Memory Subsystem Optimization

This article provides answers to questions around the memory subsystem, for example how memory controllers impact system performance and whether there is increased latency in a processor due to memory datapath. It also discusses how Cycle Model products can be used to address these concerns.

Complexity of Memory Controllers and Their Impact on Overall System Performance

Multicore processors have increased the need for high performance memory subsystems, and as a result, the performance of the memory controller has become a critical factor in the overall system performance. In order to obtain good application performance, it is vital to understand the performance metrics of the memory subsystem.

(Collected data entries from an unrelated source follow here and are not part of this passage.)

[config.mk]
export PLATFORM = sky130hd
export DESIGN_NAME = outport_allocator_flat
export DESIGN_NICKNAME = d
export VERILOG_FILES = /design/src/rtl/noc_alloc_pkg.sv /design/src/rtl/outport_allocator_if.sv /design/src/rtl/rr_pick.sv /design/src/rtl/outport_allocator.sv /design/src/flat_wrapper.sv
export SDC_FILE = /design/constraint.sdc
export NUM_CORES = 1
export LEC_CHECK = 0
export BUFFER_PORTS_ARGS = -buffer_cell sky130_fd_sc_hd__buf_2
export CORE_MARGIN = 2
export CORE_UTILIZATION = 30
export DETAILED_ROUTE_END_ITERATION = 10
export PLACE_DENSITY_LB_ADDON = 0.05
export RECOVER_POWER = 25
export SLEW_MARGIN = 0
export SYNTH_ARGS = -nofsm -noshare
export SYNTH_HDL_FRONTEND = slang
export SYNTH_SLANG_ARGS = --single-unit
[constraint.sdc]
create_clock -name clk -period 1.95 [get_ports clk]
set_clock_uncertainty 0.15 [all_clocks]
set_input_delay 0.0975 -clock clk [delete_from_list [all_inputs] [get_ports clk]]
set_output_delay 0.0975 -clock clk [all_outputs]
set_load 0.005 [all_outputs]
[src/rtl/noc_alloc_pkg.sv]
// Shared definitions for the NoC output-port allocator: FSM state encoding
// and default sizing parameters.
package noc_alloc_pkg;

  typedef enum logic [1:0] {
    ST_IDLE    = 2'd0,
    ST_LOCKED  = 2'd1,
    ST_RELEASE = 2'd2
  } alloc_state_e;

  localparam int DEF_INPORTS         = 4;
  localparam int DEF_MAX_LOCK_CYCLES = 16;

endpackage

[src/rtl/outport_allocator_if.sv]
// Request/grant bundle between the input ports and one output-port allocator.
// The master side is the set of requesting inputs; the slave side is the allocator.
interface outport_allocator_if
  import noc_alloc_pkg::*;
#(
  parameter int INPORTS = DEF_INPORTS
);
  localparam int IW = $clog2(INPORTS);

  logic [INPORTS-1:0] req_i;
  logic [INPORTS-1:0] tail_passed_i;
  logic               out_ready_i;
  logic [INPORTS-1:0] grant_o;
  logic [IW-1:0]      owner_o;
  logic               busy_o;
  logic               timeout_err_o;

  modport master (
    output req_i, tail_passed_i, out_ready_i,
    input  grant_o, owner_o, busy_o, timeout_err_o
  );

  modport slave (
    input  req_i, tail_passed_i, out_ready_i,
    output grant_o, owner_o, busy_o, timeout_err_o
  );
endinterface

[src/rtl/rr_pick.sv]
// Stateless round-robin picker: first set request at or above ptr_i, wrapping
// from N-1 back to 0.
module rr_pick
  import noc_alloc_pkg::*;
#(
  parameter int N  = DEF_INPORTS,
  localparam int IW = $clog2(N)
) (
  input  logic [N-1:0]  req_i,
  input  logic [IW-1:0] ptr_i,
  output logic [N-1:0]  onehot_o,
  output logic [IW-1:0] idx_o,
  output logic          valid_o
);

  // w_cand[gi] is the input index examined at search offset gi.
  logic [IW-1:0] w_cand [N];

  genvar gi;
  generate
    for (gi = 0; gi < N; gi++) begin : g_cand
      logic [IW:0] w_sum;
      assign w_sum       = {1'b0, ptr_i} + (IW+1)'(gi);
      assign w_cand[gi]  = (w_sum >= (IW+1)'(N)) ? IW'(w_sum - (IW+1)'(N)) : IW'(w_sum);
    end
  endgenerate

  // Scan from the farthest offset down so the nearest requester wins.
  always_comb begin
    valid_o  = 1'b0;
    idx_o    = '0;
    onehot_o = '0;
    for (int k = N - 1; k >= 0; k--) begin
      if (req_i[w_cand[k]]) begin
        valid_o = 1'b1;
        idx_o   = w_cand[k];
      end
    end
    if (valid_o) onehot_o[idx_o] = 1'b1;
  end

endmodule

[src/rtl/outport_allocator.sv]
// Output-port allocator: locks the port to one input per packet, releases on
// the owner's tail or a watchdog expiry, and rotates priority round-robin.
module outport_allocator
  import noc_alloc_pkg::*;
#(
  parameter int INPORTS         = DEF_INPORTS,
  parameter int MAX_LOCK_CYCLES = DEF_MAX_LOCK_CYCLES
) (
  input logic                 clk,
  input logic                 reset,
  outport_allocator_if.slave  bus
);

  localparam int IW = $clog2(INPORTS);
  localparam int CW = (MAX_LOCK_CYCLES > 1) ? $clog2(MAX_LOCK_CYCLES) : 1;

  alloc_state_e       r_state;
  logic [INPORTS-1:0] r_grant;
  logic [IW-1:0]      r_owner;
  logic [IW-1:0]      r_ptr;
  logic [CW-1:0]      r_cnt;
  logic               r_busy;
  logic               r_timeout;

  logic [INPORTS-1:0] w_pick_onehot;
  logic [IW-1:0]      w_pick_idx;
  logic               w_pick_valid;
  logic               w_owner_tail;
  logic               w_expire;

  rr_pick #(.N(INPORTS)) u_rr_pick (
    .req_i    (bus.req_i),
    .ptr_i    (r_ptr),
    .onehot_o (w_pick_onehot),
    .idx_o    (w_pick_idx),
    .valid_o  (w_pick_valid)
  );

  // Only the owner's tail matters; other inputs' tail pulses are ignored.
  assign w_owner_tail = bus.tail_passed_i[r_owner];
  assign w_expire     = (r_cnt == CW'(MAX_LOCK_CYCLES - 1));

  always_ff @(posedge clk) begin
    if (reset) begin
      r_state   <= ST_IDLE;
      r_grant   <= '0;
      r_owner   <= '0;
      r_ptr     <= '0;
      r_cnt     <= '0;
      r_busy    <= 1'b0;
      r_timeout <= 1'b0;
    end else begin
      case (r_state)
        ST_IDLE: begin
          if (bus.out_ready_i && w_pick_valid) begin
            r_state <= ST_LOCKED;
            r_grant <= w_pick_onehot;
            r_owner <= w_pick_idx;
            r_cnt   <= '0;
            r_busy  <= 1'b1;
          end
        end
        ST_LOCKED: begin
          // A real tail wins over a simultaneous watchdog expiry.
          if (w_owner_tail || w_expire) begin
            r_state <= ST_RELEASE;
            r_grant <= '0;
            r_ptr   <= (r_owner == IW'(INPORTS - 1)) ? '0 : r_owner + IW'(1);
            if (!w_owner_tail) r_timeout <= 1'b1;
          end else begin
            r_cnt <= r_cnt + CW'(1);
          end
        end
        ST_RELEASE: begin
          r_state <= ST_IDLE;
          r_busy  <= 1'b0;
        end
        default: begin
          r_state <= ST_IDLE;
          r_grant <= '0;
          r_busy  <= 1'b0;
        end
      endcase
    end
  end

  assign bus.grant_o       = r_grant;
  assign bus.owner_o       = r_owner;
  assign bus.busy_o        = r_busy;
  assign bus.timeout_err_o = r_timeout;

endmodule

[src/flat_wrapper.sv]
// flat-port wrapper written by rule: the top's interface ports become plain ports
module outport_allocator_flat import noc_alloc_pkg::*;
#(
  parameter int INPORTS         = DEF_INPORTS,
  parameter int MAX_LOCK_CYCLES = DEF_MAX_LOCK_CYCLES
)
  (clk, reset, bus_req_i, bus_tail_passed_i, bus_out_ready_i, bus_grant_o, bus_owner_o, bus_busy_o, bus_timeout_err_o);
  outport_allocator_if #(.INPORTS(INPORTS)) bus_i ();
  input logic clk;
  input logic reset;
  input wire logic [$bits(bus_i.req_i)-1:0] bus_req_i;
  input wire logic [$bits(bus_i.tail_passed_i)-1:0] bus_tail_passed_i;
  input wire logic [$bits(bus_i.out_ready_i)-1:0] bus_out_ready_i;
  output wire logic [$bits(bus_i.grant_o)-1:0] bus_grant_o;
  output wire logic [$bits(bus_i.owner_o)-1:0] bus_owner_o;
  output wire logic [$bits(bus_i.busy_o)-1:0] bus_busy_o;
  output wire logic [$bits(bus_i.timeout_err_o)-1:0] bus_timeout_err_o;
  assign bus_i.req_i = bus_req_i;
  assign bus_i.tail_passed_i = bus_tail_passed_i;
  assign bus_i.out_ready_i = bus_out_ready_i;
  assign bus_grant_o = bus_i.grant_o;
  assign bus_owner_o = bus_i.owner_o;
  assign bus_busy_o = bus_i.busy_o;
  assign bus_timeout_err_o = bus_i.timeout_err_o;
  outport_allocator #(.INPORTS(INPORTS), .MAX_LOCK_CYCLES(MAX_LOCK_CYCLES)) u_core (.clk(clk), .reset(reset), .bus(bus_i));
endmodule
# Word-level counts from Yosys, hierarchy flattened
# Cells that the tools add are included.
dict set report classes {
  add_sub_neg 9
  magnitude_cmp 11
  n_eq_ne 7
  n_mux 37
  n_bitwise 3
  reduce_logical 12
}
# operator n
set op_table {}
lappend op_table {{2-bit two-way mux} 11}
lappend op_table {{4-bit two-way mux} 5}
lappend op_table {{2-bit by 3-bit < comparator with 1-bit output, second input constant} 6}
lappend op_table {{4-bit one-hot mux with 3 select lines} 1}
lappend op_table {{1-bit two-way mux} 11}
lappend op_table {{1-bit binary-select mux with 2-bit select} 5}
lappend op_table {{3-bit greater-or-equal comparator, second input constant} 3}
lappend op_table {{3-bit AND reduction} 3}
lappend op_table {{4-bit one-hot mux with 2 select lines} 1}
lappend op_table {{2-bit AND reduction} 4}
lappend op_table {{2-bit by 1-bit subtractor with 2-bit output, second input constant} 4}
lappend op_table {{2-bit by 2-bit adder with 3-bit output, second input constant} 2}
lappend op_table {{4-bit by 1-bit adder with 4-bit output, second input constant} 1}
lappend op_table {{2-bit == test, second input constant} 2}
lappend op_table {{4-bit == test, second input constant} 1}
lappend op_table {{2-bit by 1-bit != test with 1-bit output, second input constant} 2}
lappend op_table {{2-bit one-hot mux with 2 select lines} 1}
lappend op_table {{2-bit by 1-bit adder with 3-bit output, second input constant} 1}
lappend op_table {{2-bit by 3-bit greater-or-equal comparator with 1-bit output, second input constant} 1}
lappend op_table {{1-bit NOT} 3}
lappend op_table {{2-bit by 1-bit adder with 2-bit output, second input constant} 1}
lappend op_table {{1-bit demux with 2-bit select} 1}
lappend op_table {{2-bit by 1-bit == test with 1-bit output, second input constant} 1}
lappend op_table {{2-bit by 1-bit greater-or-equal comparator with 1-bit output, second input constant} 1}
lappend op_table {{6 further kinds} 7}
dict set report word_totals {
  regBits 16
  in_bits 11
  output_inout_bits 8
}

# Logic depth before layout (Yosys ltp)
# Gate-level depths: netlist (run 1).
dict set report depth {
  depth_word 16
  mapped_depth 5
  mapped_depth_nobuf 5
}

# Modules after synthesis
# A second synthesis (run 1) with hierarchy kept.
dict set report unflattened {
  cells_unflattened 107
  area_unflattened_um2 913.4
}
# mod instances cells_per_inst area_per_inst_um2
set by_module_without_submodules {}
lappend by_module_without_submodules {outport_allocator 1 74 701.9}
lappend by_module_without_submodules {rr_pick 1 33 211.5}

# Least setup slack after synthesis (run 1)
# Ideal clock, no wire load.
dict set report synth_timing {
  path_type {register to register}
  from {register u_core.r_owner[0], in the netlist u_core.bus.owner_o[0]}
  to {register u_core.r_cnt[2]}
  setup_ps 128
  t_arrival_ps 1690
  path_slack_ps -17
  stages_incl_launch_ff 5
  path_buffers 0
  path_cell_list {dfxtp_1 -> mux4_2 -> or4b_1 -> a31oi_1 -> nor2_1}
}
dict set report synth_between {
  elab_chain_len 5
}
# element line_no
set synth_lines {}
lappend synth_lines {{start, declared} outport_allocator.sv:19} ;# logic [IW-1:0] r_owner;
lappend synth_lines {{start signal, assigned} outport_allocator.sv:58} ;# r_owner <= w_pick_idx;
lappend synth_lines {{1-bit binary-select mux with 2-bit select} outport_allocator.sv:40} ;# assign w_owner_tail = bus.tail_passed_i[r_owner];
lappend synth_lines {{1-bit two-way mux (implied by the code)} outport_allocator.sv:40}
lappend synth_lines {{1-bit logical OR} outport_allocator.sv:65} ;# if (w_owner_tail || w_expire) begin
lappend synth_lines {{2-bit != test (no source line)} --}
lappend synth_lines {{3-bit AND reduction (no source line)} --}
lappend synth_lines {{end signal, assigned} outport_allocator.sv:71} ;# r_cnt <= r_cnt + CW'(1);
lappend synth_lines {{end, declared} outport_allocator.sv:21} ;# logic [CW-1:0] r_cnt;
# Every way passes these cells. The select of a mux whose other input is x is not followed.
# A chain may end at the register's enable or synchronous reset.

# Worst setup path after layout (run 1)
# Ends and elaborated chain as after synthesis.
$ cat src/rtl/ctta_pkg.sv
// Shared definitions for the CTTA datapath and its operand loader.
package ctta_pkg;

  localparam int CTTA_DW = 4;

  typedef enum logic [1:0] {
    S_A    = 2'd0,
    S_B    = 2'd1,
    S_C    = 2'd2,
    S_DONE = 2'd3
  } state_t;

endpackage

$ cat src/rtl/ctta_debounce.sv
// Button debouncer: out follows in only after in has held a new level for
// DB_CYCLES consecutive clocks. Used by ctta_operand_loader under CTTA_LOADER_DEBOUNCE_EN.
module ctta_debounce #(
  parameter int DB_CYCLES = 16
) (
  input  logic clk,
  input  logic rst,
  input  logic in,
  output logic out
);

  localparam int CW = $clog2(DB_CYCLES + 1);
  localparam logic [CW-1:0] LAST = CW'(DB_CYCLES - 1);

  logic [CW-1:0] cnt;

  // The counter restarts whenever the input agrees with the current output,
  // so any glitch shorter than the window is forgotten.
  always_ff @(posedge clk or posedge rst) begin
    if (rst) begin
      cnt <= '0;
      out <= 1'b1;
    end else if (in == out) begin
      cnt <= '0;
    end else if (cnt == LAST) begin
      out <= in;
      cnt <= '0;
    end else begin
      cnt <= cnt + 1'b1;
    end
  end

endmodule

$ cat src/rtl/ctta_operand_loader.sv
// Sequential A/B/C operand capture front-end for the CTTA add/subtract stage.
// Optional load-button debounce is compiled in with CTTA_LOADER_DEBOUNCE_EN.
module ctta_operand_loader
  import ctta_pkg::*;
#(
  parameter int DW        = CTTA_DW,
  parameter int DB_CYCLES = 16
) (
  input  logic          clk,
  input  logic          rst,
  input  logic [DW-1:0] din,
  input  logic          load_btn,
  input  logic          ctrl_in,
  input  logic          clear_btn,
  output logic [DW-1:0] A,
  output logic [DW-1:0] B,
  output logic [DW-1:0] C,
  output logic          ctrl,
  output logic          valid,
  output logic [1:0]    state
);

  if (DB_CYCLES < 1) begin : g_db_check
    $error("ctta_operand_loader: DB_CYCLES must be at least 1");
  end

  logic   load_lvl;
  logic   load_q;
  logic   load_pulse;
  state_t state_q;

`ifdef CTTA_LOADER_DEBOUNCE_EN
  ctta_debounce #(
    .DB_CYCLES(DB_CYCLES)
  ) u_debounce (
    .clk (clk),
    .rst (rst),
    .in  (load_btn),
    .out (load_lvl)
  );
`else
  assign load_lvl = load_btn;
`endif

  // load_q resets high so a button held through reset gives no pulse.
  assign load_pulse = load_lvl & ~load_q;
  assign state      = state_q;

  always_ff @(posedge clk or posedge rst) begin
    if (rst) begin
      state_q <= S_A;
      A       <= '0;
      B       <= '0;
      C       <= '0;
      ctrl    <= 1'b0;
      valid   <= 1'b0;
      load_q  <= 1'b1;
    end else begin
      load_q <= load_lvl;
      if (clear_btn) begin
        state_q <= S_A;
        A       <= '0;
        B       <= '0;
        C       <= '0;
        ctrl    <= 1'b0;
        valid   <= 1'b0;
      end else if (load_pulse) begin
        unique case (state_q)
          S_A: begin
            A       <= din;
            state_q <= S_B;
          end
          S_B: begin
            B       <= din;
            state_q <= S_C;
          end
          S_C: begin
            C       <= din;
            ctrl    <= ctrl_in;
            valid   <= 1'b1;
            state_q <= S_DONE;
          end
          S_DONE: begin
            // Restart the sequence: old B/C/ctrl stay but are no longer valid.
            A       <= din;
            valid   <= 1'b0;
            state_q <= S_B;
          end
          default: state_q <= S_A;
        endcase
      end
    end
  end

endmodule
$ cat config.mk
export PLATFORM = sky130hd
export DESIGN_NAME = ctta_operand_loader
export DESIGN_NICKNAME = d
export VERILOG_FILES = /design/src/rtl/ctta_pkg.sv /design/src/rtl/ctta_debounce.sv /design/src/rtl/ctta_operand_loader.sv
export SDC_FILE = /design/constraint.sdc
export NUM_CORES = 1
export LEC_CHECK = 0
export CAP_MARGIN = 20
export CORE_MARGIN = 2
export CORE_UTILIZATION = 40
export CTS_CLUSTER_DIAMETER = 50
export DETAILED_ROUTE_END_ITERATION = 8
export PLACE_DENSITY_LB_ADDON = 0.25
export SETUP_SLACK_MARGIN = 0.05
export SKIP_LAST_GASP = 1
export SYNTH_ARGS = -nofsm -noshare
export SYNTH_HDL_FRONTEND = slang
export SYNTH_SLANG_ARGS = --single-unit
export TNS_END_PERCENT = 20
$ cat constraint.sdc
create_clock -name clk -period 3.01 [get_ports clk]
set_clock_uncertainty 0.15 [all_clocks]
set_input_delay 0.301 -clock clk [delete_from_list [all_inputs] [get_ports clk]]
set_output_delay 0.301 -clock clk [all_outputs]
set_load 0.02 [all_outputs]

Advancements in DRAM technology introduce complexities in the ability to optimally use a DRAM device. Most modern memory controllers offer complex arbitration and optimization techniques. They also support multiple memory protocols and are highly configurable via mode register settings. The efficiency of memory controllers is dependent on several factors such as queue length, read-write distribution, burst length and address distribution. DDRx memory controllers keep track of a wide range of timing parameters while scheduling and reordering multiple read and write requests. These timing parameters including read latency, write latency and read-write turnaround are vital to the performance of the memory controller. Changing any one of these parameters will have a significant impact on the overall system performance. For example, larger queue lengths or enabling high priority requests in the memory controller have a measurable impact on latency.



With such increased complexity in the memory controllers it has become necessary to measure, profile and validate the performance of the memory controller within the context of a system. Therefore it is important for users to understand whether their memory controller will meet the desired system-level performance when there are multiple masters (eg: CPU, GPU) contending for the same shared memory resource.


Why a Cycle Accurate Memory Controller Model?

To accurately measure performance of the memory controller, designers can use a cycle memory model and leverage the profiling capabilities within SoC Designer to calculate and visualize key performance metrics such as latency, bandwidth and throughput under different traffic loads. These features enable them to perform a wide range of complex test scenarios and easily identify the bottlenecks in their system. This approach has been used by numerous designers to optimize their memory subsystem performance and identify potential bottlenecks. 

The following process outlines how to generate a custom configuration model of the DMC-400 using Cycle Model Studio and also build a reference virtual platform with system-level simulations running in SoC Designer.


Building the DMC-400 SoCD Component

The DMC-400 SoCD component consists of an integrated memory controller, the physical interface (PHY) and the DDR3 memory itself. Cycle Models provide highly configurable and synthesizable DDRx memory models. A wide range of memory configurations are supported through compile time parameters, and each model’s interface timing can be adjusted to simplify the connection to the controller’s physical layer interface. The Cycle DDR3 Memory Model interfaces with the memory controller physical layer interface at the pin level, as defined by the JEDEC standard. 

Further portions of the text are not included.